I would appreciate your comments re the differentiability of a quotient map $q$:
Say I have a quotient manifold $(S\times I )/q ;I=[0,1]$ , where $S$ is
a surface with non-empty boundary, where the quotient is given by:
i)$h: S \rightarrow S$ is a diffeomorphism that restricts to Id on the boundary , and q is defined by,
ii)$q: S \times I \rightarrow (S \times I)/q $,
$q :(x,0) :=(h(x),1)$ and $q$ is otherwise the identity.
How does one answer issues of differentiability of q ;can this be
done without using coordinates? I know since $h$ is a diffeo., that the
quotient space is a manifold. This is one of the steps in the open-book
decomposition of a 3-manifold http://en.wikipedia.org/wiki/Open_book_decomposition ,
but this quotient is not quite the decomposition of the 3-manifold $M^3$ (the decomposition
of the manifold is homeomorphic, diffeomorphic to $M^3$). Is there a way of defining
the derivative (i.e., the tangent map) of this quotient without using coordinates?
Any Ideas?
Thanks.
As it seems to me, the hard part is convincing oneself that this quotient is a smooth manifold. The following is a discussion about the derivative, assuming one knows that the quotient is smooth. In the end we introduce an alternative way to think of the quotient, which may help to show smoothness of the quotient.

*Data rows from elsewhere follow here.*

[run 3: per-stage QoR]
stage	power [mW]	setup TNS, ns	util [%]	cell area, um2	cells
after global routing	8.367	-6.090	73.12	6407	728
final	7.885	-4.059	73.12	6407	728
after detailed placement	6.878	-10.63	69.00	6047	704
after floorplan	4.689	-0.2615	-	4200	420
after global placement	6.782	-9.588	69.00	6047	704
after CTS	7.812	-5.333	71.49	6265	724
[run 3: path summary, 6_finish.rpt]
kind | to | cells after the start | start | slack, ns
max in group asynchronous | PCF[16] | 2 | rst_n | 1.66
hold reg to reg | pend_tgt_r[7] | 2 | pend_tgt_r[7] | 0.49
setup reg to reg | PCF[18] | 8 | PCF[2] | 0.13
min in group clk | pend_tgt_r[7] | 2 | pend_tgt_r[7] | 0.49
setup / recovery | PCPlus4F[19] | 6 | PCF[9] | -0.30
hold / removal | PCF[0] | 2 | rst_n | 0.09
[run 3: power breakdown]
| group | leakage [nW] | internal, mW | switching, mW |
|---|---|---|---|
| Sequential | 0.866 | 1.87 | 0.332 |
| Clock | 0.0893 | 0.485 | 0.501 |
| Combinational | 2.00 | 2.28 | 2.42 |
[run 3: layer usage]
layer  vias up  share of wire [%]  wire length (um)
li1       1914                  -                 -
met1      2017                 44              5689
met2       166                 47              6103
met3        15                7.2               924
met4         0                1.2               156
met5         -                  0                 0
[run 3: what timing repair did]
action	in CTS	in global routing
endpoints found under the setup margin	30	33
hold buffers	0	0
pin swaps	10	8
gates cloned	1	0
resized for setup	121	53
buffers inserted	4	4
### src/rtl/pipe_mem_arbiter.sv
// pipe_mem_arbiter: arbitrates an instruction-fetch port and a data port onto
// one shared single-port memory with a fixed read latency of MEM_LAT cycles.
// Only one transaction is in flight at a time. The sequence is:
// IDLE (sample and grant) -> ISSUE (mem_en strobe) -> WAIT (latency count) ->
// RESP (ack pulse).
//
// Optional feature: define MEM_ARB_RR_EN to alternate grants when both ports
// request at once. When it is not defined, the data port always wins a tie.
module pipe_mem_arbiter #(
  parameter int ADDR_W  = 32,
  parameter int MEM_LAT = 2
) (
  input  logic              clk,
  input  logic              rst,
  // fetch port
  input  logic              if_req,
  input  logic [ADDR_W-1:0] if_addr,
  output logic [31:0]       if_rdata,
  output logic              if_ack,
  // data port
  input  logic              dm_req,
  input  logic              dm_we,
  input  logic [1:0]        dm_bytesel,
  input  logic [ADDR_W-1:0] dm_addr,
  input  logic [31:0]       dm_wdata,
  output logic [31:0]       dm_rdata,
  output logic              dm_ack,
  // shared memory
  output logic              mem_en,
  output logic              mem_we,
  output logic [1:0]        mem_bytesel,
  output logic [ADDR_W-1:0] mem_addr,
  output logic [31:0]       mem_wdata,
  input  logic [31:0]       mem_rdata,
  // pipeline hold controls
  output logic              stall_if,
  output logic              stall_mem
);

  localparam logic [2:0] LAT_INIT = 3'(MEM_LAT);

  typedef enum logic [1:0] {
    IDLE  = 2'd0,
    ISSUE = 2'd1,
    WAIT  = 2'd2,
    RESP  = 2'd3
  } state_t;

  state_t     state;
  state_t     state_next;
  logic [2:0] cnt;
  logic       win_dm;
  logic       any_req;
  logic       grant_dm;
  logic       issue_grant;
  logic       wait_done;

  assign any_req     = if_req | dm_req;
  assign issue_grant = (state == IDLE) && any_req;
  // WAIT ends on the cycle in which the count steps down to zero. A count
  // that is already zero also ends WAIT, so the FSM cannot get stuck there.
  assign wait_done   = (state == WAIT) && (cnt <= 3'd1);

`ifdef MEM_ARB_RR_EN
  // Records which port won the most recent grant: 1 = data, 0 = fetch.
  logic last_grant;

  // On a tie, grant the port that did not win last time.
  assign grant_dm = dm_req & (~if_req | ~last_grant);

  // Update the last-grant record at every grant.
  always_ff @(posedge clk) begin
    if (rst) begin
      last_grant <= 1'b0;
    end else if (issue_grant) begin
      last_grant <= grant_dm;
    end
  end
`else
  // Fixed priority: the data port wins any tie.
  assign grant_dm = dm_req;
`endif

  // Pipeline holds. These are combinational so that the hold drops in the
  // same cycle as the ack.
  assign stall_if  = if_req & ~if_ack;
  assign stall_mem = dm_req & ~dm_ack;

  // State register.
  always_ff @(posedge clk) begin
    if (rst) begin
      state <= IDLE;
    end else begin
      state <= state_next;
    end
  end

  // Next-state logic.
  always_comb begin
    state_next = state;
    case (state)
      IDLE:    if (any_req) state_next = ISSUE;
      ISSUE:   state_next = WAIT;
      WAIT:    if (cnt <= 3'd1) state_next = RESP;
      RESP:    state_next = IDLE;
      default: state_next = IDLE;
    endcase
  end

  // Latency counter: loaded during the issue cycle, counted down in WAIT.
  always_ff @(posedge clk) begin
    if (rst) begin
      cnt <= 3'd0;
    end else if (state == ISSUE) begin
      cnt <= LAT_INIT;
    end else if ((state == WAIT) && (cnt != 3'd0)) begin
      cnt <= cnt - 3'd1;
    end
  end

  // Capture the winner's fields at the grant. The mem_* fields hold their
  // values until the next grant. mem_en is set only for the ISSUE cycle.
  always_ff @(posedge clk) begin
    if (rst) begin
      win_dm      <= 1'b0;
      mem_en      <= 1'b0;
      mem_we      <= 1'b0;
      mem_bytesel <= 2'b00;
      mem_addr    <= '0;
      mem_wdata   <= 32'd0;
    end else begin
      mem_en <= issue_grant;
      if (issue_grant) begin
        win_dm      <= grant_dm;
        mem_we      <= grant_dm & dm_we;
        mem_bytesel <= grant_dm ? dm_bytesel : 2'b00;
        mem_addr    <= grant_dm ? dm_addr : if_addr;
        mem_wdata   <= dm_wdata;
      end
    end
  end

  // Return path. The winner's rdata is captured at the end of WAIT, and its
  // ack is raised for the RESP cycle. A store leaves dm_rdata unchanged.
  always_ff @(posedge clk) begin
    if (rst) begin
      if_rdata <= 32'd0;
      dm_rdata <= 32'd0;
      if_ack   <= 1'b0;
      dm_ack   <= 1'b0;
    end else begin
      if_ack <= wait_done & ~win_dm;
      dm_ack <= wait_done & win_dm;
      if (wait_done) begin
        if (!win_dm) begin
          if_rdata <= mem_rdata;
        end else if (!mem_we) begin
          dm_rdata <= mem_rdata;
        end
      end
    end
  end

endmodule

Obviously, for any point $(p,t)\in S\times[0,1]$ with $t\ne0,1$ there is a neighborhood contained in $S\times (0,1)$, and there is no problem to define the derivative. Now consider a point $(p,0)$. The quotient maps this point to the equivalence class $q(p)=\{(p,0),(h(p),1)\}$, and the tangent space to the quotient manifold at $q(p)$ may be thought of as
$$(T_{(p,0)}S\times[0,1]\cup T_{(h(p),1)}S\times[0,1])/\sim\\=((T_{p}S\oplus T_0[0,1])\cup (T_{h(p)}S\oplus T_1[0,1]))/\sim$$ where for any $v\in T_pS,$ $$v\sim dh_p(v),$$ and $T_0[0,1],T_1[0,1]$ are identified in the obvious manner. In other words, the tangent space to the quotient at $q(p)$ can be thought of in two equivalent ways, one of which is just $T_{(p,0)}S\times[0,1]$, and then the derivative $dq$ can be thought of as the identity.
Intuitively, the quotient map glues $(p,0)$ together with (h(p),1), and so the derivative glues together both tangent spaces.
And now an alternative approach: Consider the manifold $S\times\mathbb{R}$, with the $\mathbb{Z}$ action given by $$(n,(p,t))\mapsto(h^n(p),t+n),\qquad n\in\mathbb{Z},(p,t)\in S\times\mathbb{R}.$$ It is obvious that this action is an action of diffeomorphisms, and it is clearly properly discontinuous, thus we can define the quotient manifold $$(S\times\mathbb{R})/\mathbb{Z}.$$ I think the latter is equivalent to the quotient presented in the question, and now it is clearly smooth. This alternative approach may also help to understand the derivative.